Paul Joseph Christman (March 5, 1918 – March 2, 1970) was an American football player and a member of the College Football Hall of Fame. A quarterback, he played college football for the University of Missouri in Columbia and professionally for the Chicago Cardinals and Green Bay Packers of the National Football League (NFL).

Collegiate career
A St. Louis native, Christman led the Missouri Tigers to a 20–8 record during his three seasons (1938–40) as their starting quarterback. He was a two-time All-American, and led the nation in touchdown passes in 1940. Christman was Missouri's all-time leading passer until 1976, when he was surpassed by Steve Pisarkiewicz. While at Mizzou, he was a member of the Kappa Sigma fraternity. His jersey number, 44, is one of seven retired by the school. In 1956, he was inducted into the College Football Hall of Fame.

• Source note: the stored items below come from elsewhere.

## src/design/acfd_pkg.sv

```systemverilog
// Shared types, character codes and tag table of the ASCII command frame decoder.
// Depends on nothing; every other design file except the assertion header uses it by scoped names.
`timescale 1ns / 1ps

package acfd_pkg;

	// Frame geometry.
	localparam int HEADER_LENGTH = 3;
	localparam int FIELD_COUNT   = 4;
	localparam int NUM_VALUES    = 4;
	localparam int NUM_TAGS      = 6;

	typedef logic [7:0] char_t;
	typedef logic [2:0] comma_cnt_t;

	localparam comma_cnt_t COMMA_MAX     = 3'd7;
	localparam comma_cnt_t COMMA_EXPECT  = 3'(FIELD_COUNT - 1);

	// Characters the parser looks for.
	localparam char_t CHAR_DOLLAR = 8'h24;
	localparam char_t CHAR_C      = 8'h43;
	localparam char_t CHAR_M      = 8'h4D;
	localparam char_t CHAR_CR     = 8'h0D;
	localparam char_t CHAR_LF     = 8'h0A;
	localparam char_t CHAR_ONE    = 8'h31;
	localparam char_t CHAR_ZERO   = 8'h30;
	localparam char_t CHAR_NINE   = 8'h39;
	localparam char_t CHAR_COMMA  = 8'h2C;

	typedef enum logic [2:0] {
		CMD_TAKE_OFF,
		CMD_THROTTLE,
		CMD_HEIGHT,
		CMD_LOG,
		CMD_KEEP_ALIVE,
		CMD_ATTITUDE
	} cmd_t;

	// Tag bytes, first received byte at index 0.
	typedef logic [HEADER_LENGTH-1:0][7:0] tag_t;

	localparam tag_t TAG_TABLE [NUM_TAGS] = '{
		{"K", "A", "T"},
		{"R", "H", "T"},
		{"T", "E", "H"},
		{"G", "O", "L"},
		{"P", "E", "K"},
		{"L", "T", "C"}
	};

	typedef struct packed {
		logic hit;
		cmd_t code;
	} tag_match_t;

	// Field control from the frame sequencer to the accumulators.
	typedef struct packed {
		logic frame_start;
		logic digit_en;
		logic comma_en;
	} field_ctl_t;

	typedef logic signed [15:0] value_t;

	// One decoded command, as held in the output register.
	typedef struct packed {
		cmd_t   command;
		logic   arg_is_one;
		value_t roll_value;
		value_t pitch_value;
		value_t yaw_value;
		value_t thrust_value;
		logic   fields_valid;
	} result_t;

	// Look a tag up in the table; the entries are distinct, so at most one hits.
	function automatic tag_match_t tag_lookup(input tag_t tag);
		tag_match_t m;
		m.hit  = 1'b0;
		m.code = CMD_TAKE_OFF;
		for (int k = 0; k < NUM_TAGS; k++) begin
			if (tag == TAG_TABLE[k]) begin
				m.hit  = 1'b1;
				m.code = cmd_t'(3'(k));
			end
		end
		return m;
	endfunction

endpackage

```

## src/design/acfd_channels_if.sv

```systemverilog
// Valid/ready channel interfaces of the ASCII command frame decoder.
// Depends on acfd_pkg for the payload types.
`timescale 1ns / 1ps

// Received byte channel.
interface acfd_rx_if;
	logic          valid;
	logic          ready;
	acfd_pkg::char_t rx_byte;

	modport source (output valid, output rx_byte, input ready);
	modport sink (input valid, input rx_byte, output ready);
endinterface

// Decoded command channel.
interface acfd_cmd_if;
	logic             valid;
	logic             ready;
	logic [2:0]       command;
	logic             arg_is_one;
	acfd_pkg::value_t roll_value;
	acfd_pkg::value_t pitch_value;
	acfd_pkg::value_t yaw_value;
	acfd_pkg::value_t thrust_value;
	logic             fields_valid;

	modport source (
		output valid, output command, output arg_is_one, output roll_value,
		output pitch_value, output yaw_value, output thrust_value,
		output fields_valid, input ready
	);
	modport sink (
		input valid, input command, input arg_is_one, input roll_value,
		input pitch_value, input yaw_value, input thrust_value,
		input fields_valid, output ready
	);
endinterface

```

## src/design/acfd_frame_ctl.sv

```systemverilog
// Frame sequencer: header match, tag capture, first payload byte and frame end.
// Depends on acfd_pkg; drives the field accumulators through a field_ctl_t.
`timescale 1ns / 1ps

module acfd_frame_ctl (
	input  logic                 clk,
	input  logic                 arst_n,
	input  logic                 fire,
	input  acfd_pkg::char_t      rx_byte,
	output acfd_pkg::field_ctl_t field_ctl,
	output logic                 done,
	output acfd_pkg::cmd_t       command,
	output logic                 arg_is_one
);

	typedef enum logic [2:0] {
		ST_IDLE,
		ST_DOLLAR,
		ST_GOT_C,
		ST_TAG0,
		ST_TAG1,
		ST_TAG2,
		ST_PAYLOAD
	} stage_t;

	stage_t               stage_q;
	acfd_pkg::tag_t       tag_q;
	acfd_pkg::char_t      first_q;
	logic                 seen_q;
	logic                 saw_cr_q;
	logic                 pdone_q;

	logic                 is_cr;
	logic                 is_lf;
	logic                 is_dollar;
	logic                 is_digit;
	logic                 is_comma;
	logic                 in_idle;
	logic                 in_payload;
	logic                 frame_end;
	logic [1:0]           tag_idx;
	acfd_pkg::tag_match_t match;

	// Byte classes.
	assign is_cr     = (rx_byte == acfd_pkg::CHAR_CR);
	assign is_lf     = (rx_byte == acfd_pkg::CHAR_LF);
	assign is_dollar = (rx_byte == acfd_pkg::CHAR_DOLLAR);
	assign is_comma  = (rx_byte == acfd_pkg::CHAR_COMMA);
	assign is_digit  = (rx_byte >= acfd_pkg::CHAR_ZERO) && (rx_byte <= acfd_pkg::CHAR_NINE);

	// Stage decode; any stage outside the header, tag and payload waits for a dollar.
	always_comb begin
		in_idle    = 1'b0;
		in_payload = 1'b0;
		tag_idx    = 2'd0;
		unique case (stage_q)
			ST_DOLLAR, ST_GOT_C: begin
			end
			ST_TAG0: tag_idx = 2'd0;
			ST_TAG1: tag_idx = 2'd1;
			ST_TAG2: tag_idx = 2'd2;
			ST_PAYLOAD: in_payload = 1'b1;
			default: in_idle = 1'b1;
		endcase
	end

	// A CR LF pair in the payload closes the frame.
	assign frame_end = fire && in_payload && saw_cr_q && is_lf;

	// Digits and commas count only before the first CR of the payload.
	assign field_ctl.frame_start = fire && in_idle && is_dollar;
	assign field_ctl.digit_en    = fire && in_payload && !frame_end && !is_cr && !pdone_q
		&& is_digit;
	assign field_ctl.comma_en    = fire && in_payload && !frame_end && !is_cr && !pdone_q
		&& is_comma;

	// Result of a closing frame.
	assign match      = acfd_pkg::tag_lookup(tag_q);
	assign done       = frame_end && match.hit;
	assign command    = match.code;
	assign arg_is_one = seen_q && (first_q == acfd_pkg::CHAR_ONE);

	// Sequencer state.
	always_ff @(posedge clk or negedge arst_n) begin
		if (!arst_n) begin
			stage_q  <= ST_IDLE;
			tag_q    <= '0;
			first_q  <= '0;
			seen_q   <= 1'b0;
			saw_cr_q <= 1'b0;
			pdone_q  <= 1'b0;
		end else if (fire) begin
			unique case (stage_q)
				ST_DOLLAR: begin
					stage_q <= (rx_byte == acfd_pkg::CHAR_C) ? ST_GOT_C
						: (is_dollar ? ST_DOLLAR : ST_IDLE);
				end
				ST_GOT_C: begin
					stage_q <= (rx_byte == acfd_pkg::CHAR_M) ? ST_TAG0
						: (is_dollar ? ST_DOLLAR : ST_IDLE);
				end
				ST_TAG0, ST_TAG1, ST_TAG2: begin
					if (saw_cr_q && is_lf) begin
						stage_q <= ST_IDLE;
					end else begin
						tag_q[tag_idx] <= rx_byte;
						saw_cr_q       <= is_cr;
						stage_q        <= stage_t'(3'(stage_q) + 3'd1);
					end
				end
				ST_PAYLOAD: begin
					if (frame_end) begin
						stage_q <= ST_IDLE;
					end else begin
						if (!seen_q) begin
							first_q <= rx_byte;
							seen_q  <= 1'b1;
						end
						if (is_cr) begin
							pdone_q <= 1'b1;
						end
						saw_cr_q <= is_cr;
					end
				end
				default: begin
					if (is_dollar) begin
						tag_q    <= '0;
						first_q  <= '0;
						seen_q   <= 1'b0;
						saw_cr_q <= 1'b0;
						pdone_q  <= 1'b0;
						stage_q  <= ST_DOLLAR;
					end else begin
						stage_q <= ST_IDLE;
					end
				end
			endcase
		end
	end

endmodule

```

## src/design/acfd_fields.sv

```systemverilog
// Decimal field accumulators and comma counter of an attitude frame.
// Depends on acfd_pkg; controlled by acfd_frame_ctl through a field_ctl_t.
`timescale 1ns / 1ps

module acfd_fields (
	input  logic                                      clk,
	input  logic                                      arst_n,
	input  acfd_pkg::field_ctl_t                      field_ctl,
	input  logic [3:0]                                digit,
	output logic [acfd_pkg::NUM_VALUES-1:0][15:0]     values,
	output logic                                      fields_valid
);

	logic [15:0]          acc_q [acfd_pkg::FIELD_COUNT];
	acfd_pkg::comma_cnt_t comma_q;

	// Comma count saturates; the fields are well formed with exactly one comma fewer
	// than there are fields.
	always_ff @(posedge clk or negedge arst_n) begin
		if (!arst_n) begin
			comma_q <= '0;
		end else if (field_ctl.frame_start) begin
			comma_q <= '0;
		end else if (field_ctl.comma_en && (comma_q != acfd_pkg::COMMA_MAX)) begin
			comma_q <= comma_q + 3'd1;
		end
	end

	assign fields_valid = (comma_q == acfd_pkg::COMMA_EXPECT);

	// Each accumulator takes digits while the comma count points at it; times ten
	// is two shifts and an add, wrapping at 16 bits.
	always_ff @(posedge clk or negedge arst_n) begin
		if (!arst_n) begin
			for (int i = 0; i < acfd_pkg::FIELD_COUNT; i++) begin
				acc_q[i] <= '0;
			end
		end else begin
			for (int i = 0; i < acfd_pkg::FIELD_COUNT; i++) begin
				if (field_ctl.frame_start) begin
					acc_q[i] <= '0;
				end else if (field_ctl.digit_en && (comma_q == 3'(i))) begin
					acc_q[i] <= (acc_q[i] << 3) + (acc_q[i] << 1) + {12'd0, digit};
				end
			end
		end
	end

	// Value slots without an accumulator read as zero.
	for (genvar j = 0; j < acfd_pkg::NUM_VALUES; j++) begin : g_value
		if (j < acfd_pkg::FIELD_COUNT) begin : g_acc
			assign values[j] = acc_q[j];
		end else begin : g_zero
			assign values[j] = '0;
		end
	end

endmodule

```

## src/design/ascii_command_frame_decoder.sv

```systemverilog
// Top level of the ASCII command frame decoder: byte register, sequencer,
// field accumulators and result register. Depends on acfd_pkg and acfd_channels_if.
`timescale 1ns / 1ps

// Channel  Dir  Payload                                    Accepted when
// rx       in   rx_byte                                    rx.valid & rx.ready
// cmd      out  command, arg_is_one, four values, valid    cmd.valid & cmd.ready
//
// One byte per cycle sustained. A byte is decoded against the frame state while it
// sits in the byte register; a request appears on cmd the cycle after the closing LF
// is decoded. The byte register stalls only while a request waits in the result
// register. rx.ready stays low during reset and the cycle after.
module ascii_command_frame_decoder (
	input  logic        clk,
	input  logic        arst_n,
	acfd_rx_if.sink     rx,
	acfd_cmd_if.source  cmd
);

	logic                                   init_q;
	logic                                   vld_s1;
	acfd_pkg::char_t                        rx_s1;
	logic                                   out_vld_q;
	acfd_pkg::result_t                      result_q;

	logic                                   accept;
	logic                                   fire;
	logic                                   done;
	logic                                   arg_is_one;
	logic                                   fields_valid;
	logic                                   is_att;
	acfd_pkg::cmd_t                         command;
	acfd_pkg::field_ctl_t                   field_ctl;
	logic [acfd_pkg::NUM_VALUES-1:0][15:0]  values;
	acfd_pkg::result_t                      result_d;

	// Handshake: the byte register is decoded whenever the result register can take
	// what it yields.
	assign fire     = vld_s1 && (!out_vld_q || cmd.ready);
	assign rx.ready = init_q && (!vld_s1 || fire);
	assign accept   = rx.valid && rx.ready;

	// Control registers.
	always_ff @(posedge clk or negedge arst_n) begin
		if (!arst_n) begin
			init_q    <= 1'b0;
			vld_s1    <= 1'b0;
			out_vld_q <= 1'b0;
		end else begin
			init_q <= 1'b1;
			if (accept) begin
				vld_s1 <= 1'b1;
			end else if (fire) begin
				vld_s1 <= 1'b0;
			end
			if (fire) begin
				out_vld_q <= done;
			end else if (cmd.ready) begin
				out_vld_q <= 1'b0;
			end
		end
	end

	// Payload registers.
	always_ff @(posedge clk) begin
		if (accept) begin
			rx_s1 <= rx.rx_byte;
		end
		if (fire && done) begin
			result_q <= result_d;
		end
	end

	acfd_frame_ctl u_frame_ctl (
		.clk        (clk),
		.arst_n     (arst_n),
		.fire       (fire),
		.rx_byte    (rx_s1),
		.field_ctl  (field_ctl),
		.done       (done),
		.command    (command),
		.arg_is_one (arg_is_one)
	);

	acfd_fields u_fields (
		.clk          (clk),
		.arst_n       (arst_n),
		.field_ctl    (field_ctl),
		.digit        (rx_s1[3:0]),
		.values       (values),
		.fields_valid (fields_valid)
	);

	// Only an attitude command carries values.
	assign is_att = (command == acfd_pkg::CMD_ATTITUDE);

	always_comb begin
		result_d.command      = command;
		result_d.arg_is_one   = arg_is_one;
		result_d.roll_value   = is_att ? values[0] : '0;
		result_d.pitch_value  = is_att ? values[1] : '0;
		result_d.yaw_value    = is_att ? values[2] : '0;
		result_d.thrust_value = is_att ? values[3] : '0;
		result_d.fields_valid = is_att && fields_valid;
	end

	// Output channel.
	assign cmd.valid        = out_vld_q;
	assign cmd.command      = result_q.command;
	assign cmd.arg_is_one   = result_q.arg_is_one;
	assign cmd.roll_value   = result_q.roll_value;
	assign cmd.pitch_value  = result_q.pitch_value;
	assign cmd.yaw_value    = result_q.yaw_value;
	assign cmd.thrust_value = result_q.thrust_value;
	assign cmd.fields_valid = result_q.fields_valid;

endmodule

```

## src/flat_wrapper.sv

```systemverilog
// flat-port wrapper written by rule: the top's interface ports become plain ports
module ascii_command_frame_decoder_flat 
  (clk, arst_n, rx_valid, rx_rx_byte, rx_ready, cmd_valid, cmd_command, cmd_arg_is_one, cmd_roll_value, cmd_pitch_value, cmd_yaw_value, cmd_thrust_value, cmd_fields_valid, cmd_ready);
  acfd_rx_if rx_i ();
  acfd_cmd_if cmd_i ();
  input  logic clk;
  input  logic arst_n;
  input wire logic [$bits(rx_i.valid)-1:0] rx_valid;
  input wire logic [$bits(rx_i.rx_byte)-1:0] rx_rx_byte;
  output wire logic [$bits(rx_i.ready)-1:0] rx_ready;
  output wire logic [$bits(cmd_i.valid)-1:0] cmd_valid;
  output wire logic [$bits(cmd_i.command)-1:0] cmd_command;
  output wire logic [$bits(cmd_i.arg_is_one)-1:0] cmd_arg_is_one;
  output wire logic [$bits(cmd_i.roll_value)-1:0] cmd_roll_value;
  output wire logic [$bits(cmd_i.pitch_value)-1:0] cmd_pitch_value;
  output wire logic [$bits(cmd_i.yaw_value)-1:0] cmd_yaw_value;
  output wire logic [$bits(cmd_i.thrust_value)-1:0] cmd_thrust_value;
  output wire logic [$bits(cmd_i.fields_valid)-1:0] cmd_fields_valid;
  input wire logic [$bits(cmd_i.ready)-1:0] cmd_ready;
  assign rx_i.valid = rx_valid;
  assign rx_i.rx_byte = rx_rx_byte;
  assign rx_ready = rx_i.ready;
  assign cmd_valid = cmd_i.valid;
  assign cmd_command = cmd_i.command;
  assign cmd_arg_is_one = cmd_i.arg_is_one;
  assign cmd_roll_value = cmd_i.roll_value;
  assign cmd_pitch_value = cmd_i.pitch_value;
  assign cmd_yaw_value = cmd_i.yaw_value;
  assign cmd_thrust_value = cmd_i.thrust_value;
  assign cmd_fields_valid = cmd_i.fields_valid;
  assign cmd_i.ready = cmd_ready;
  ascii_command_frame_decoder u_core (.clk(clk), .arst_n(arst_n), .rx(rx_i), .cmd(cmd_i));
endmodule
```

National Football League career
Christman played six seasons in the National Football League, from  to . He was a member of the so-called "Dream Backfield", which led the Chicago Cardinals to victory in the 1947 NFL Championship Game. A notoriously poor ball-handler, at one time he owned the record for most fumbles in a game (five) and most own fumbles recovered in a season (eight).

Broadcasting career
After retiring as a player, Christman worked as a television color commentator, first-teaming with play-by-play announcer Joe Boland to call Cardinals games for CBS in 1958 and 1959. In 1960 and 1961, he called college football games for ABC Sports alongside Curt Gowdy. In 1962, he began calling American Football League games on ABC with Gowdy, a pairing that continued after AFL rights shifted to NBC in 1965. Christman called Super Bowl I with Gowdy for NBC in January 1967.  In 1968–69 he returned to CBS, teaming with Ray Scott on NFL broadcasts.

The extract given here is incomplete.